• [Dataset entries]
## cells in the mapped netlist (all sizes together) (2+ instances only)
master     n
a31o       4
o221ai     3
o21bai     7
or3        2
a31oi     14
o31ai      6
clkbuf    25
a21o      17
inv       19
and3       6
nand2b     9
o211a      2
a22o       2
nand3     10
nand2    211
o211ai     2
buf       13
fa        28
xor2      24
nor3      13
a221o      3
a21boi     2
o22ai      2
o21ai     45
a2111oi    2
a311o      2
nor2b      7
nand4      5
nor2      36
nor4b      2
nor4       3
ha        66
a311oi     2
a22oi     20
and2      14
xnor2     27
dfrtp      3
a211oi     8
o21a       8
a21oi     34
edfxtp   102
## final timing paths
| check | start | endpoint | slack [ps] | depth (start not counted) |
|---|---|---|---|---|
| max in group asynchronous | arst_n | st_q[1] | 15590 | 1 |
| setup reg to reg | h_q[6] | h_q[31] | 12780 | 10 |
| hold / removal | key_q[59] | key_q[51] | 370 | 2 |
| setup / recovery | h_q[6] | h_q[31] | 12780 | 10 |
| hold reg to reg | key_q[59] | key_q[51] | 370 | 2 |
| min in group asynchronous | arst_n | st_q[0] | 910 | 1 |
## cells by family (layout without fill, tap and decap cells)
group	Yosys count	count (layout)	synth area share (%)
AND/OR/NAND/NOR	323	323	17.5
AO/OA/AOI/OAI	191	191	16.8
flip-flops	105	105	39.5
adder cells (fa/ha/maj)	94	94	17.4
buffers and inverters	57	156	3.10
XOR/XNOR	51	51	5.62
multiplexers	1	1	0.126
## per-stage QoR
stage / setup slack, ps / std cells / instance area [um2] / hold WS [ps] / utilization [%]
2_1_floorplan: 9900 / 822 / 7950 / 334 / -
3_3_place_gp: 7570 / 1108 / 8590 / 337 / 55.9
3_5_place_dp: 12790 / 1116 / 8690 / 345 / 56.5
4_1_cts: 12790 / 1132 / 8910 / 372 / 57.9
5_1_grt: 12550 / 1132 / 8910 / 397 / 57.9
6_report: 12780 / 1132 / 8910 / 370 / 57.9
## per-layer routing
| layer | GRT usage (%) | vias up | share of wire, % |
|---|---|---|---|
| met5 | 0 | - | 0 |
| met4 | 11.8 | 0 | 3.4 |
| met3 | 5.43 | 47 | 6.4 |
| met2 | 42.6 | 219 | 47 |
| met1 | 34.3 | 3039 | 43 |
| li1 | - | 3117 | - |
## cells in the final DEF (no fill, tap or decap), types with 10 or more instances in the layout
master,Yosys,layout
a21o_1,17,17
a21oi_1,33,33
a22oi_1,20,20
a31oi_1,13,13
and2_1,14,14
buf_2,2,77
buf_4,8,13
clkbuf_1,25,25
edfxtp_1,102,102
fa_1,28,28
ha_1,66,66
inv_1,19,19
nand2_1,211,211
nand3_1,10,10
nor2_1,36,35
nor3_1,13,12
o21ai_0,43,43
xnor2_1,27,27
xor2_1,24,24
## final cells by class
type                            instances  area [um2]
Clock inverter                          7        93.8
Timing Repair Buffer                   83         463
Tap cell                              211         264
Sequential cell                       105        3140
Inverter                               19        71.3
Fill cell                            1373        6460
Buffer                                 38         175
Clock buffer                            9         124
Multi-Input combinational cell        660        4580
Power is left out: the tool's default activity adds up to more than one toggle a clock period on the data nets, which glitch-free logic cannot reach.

• [AIM OF THE EXERCISE]
Which lines in the records above contain the string "setup"? Copy them.

• [WRITTEN RESPONSE]
| setup reg to reg | h_q[6] | h_q[31] | 12780 | 10 |
| setup / recovery | h_q[6] | h_q[31] | 12780 | 10 |
stage / setup slack, ps / std cells / instance area [um2] / hold WS [ps] / utilization [%]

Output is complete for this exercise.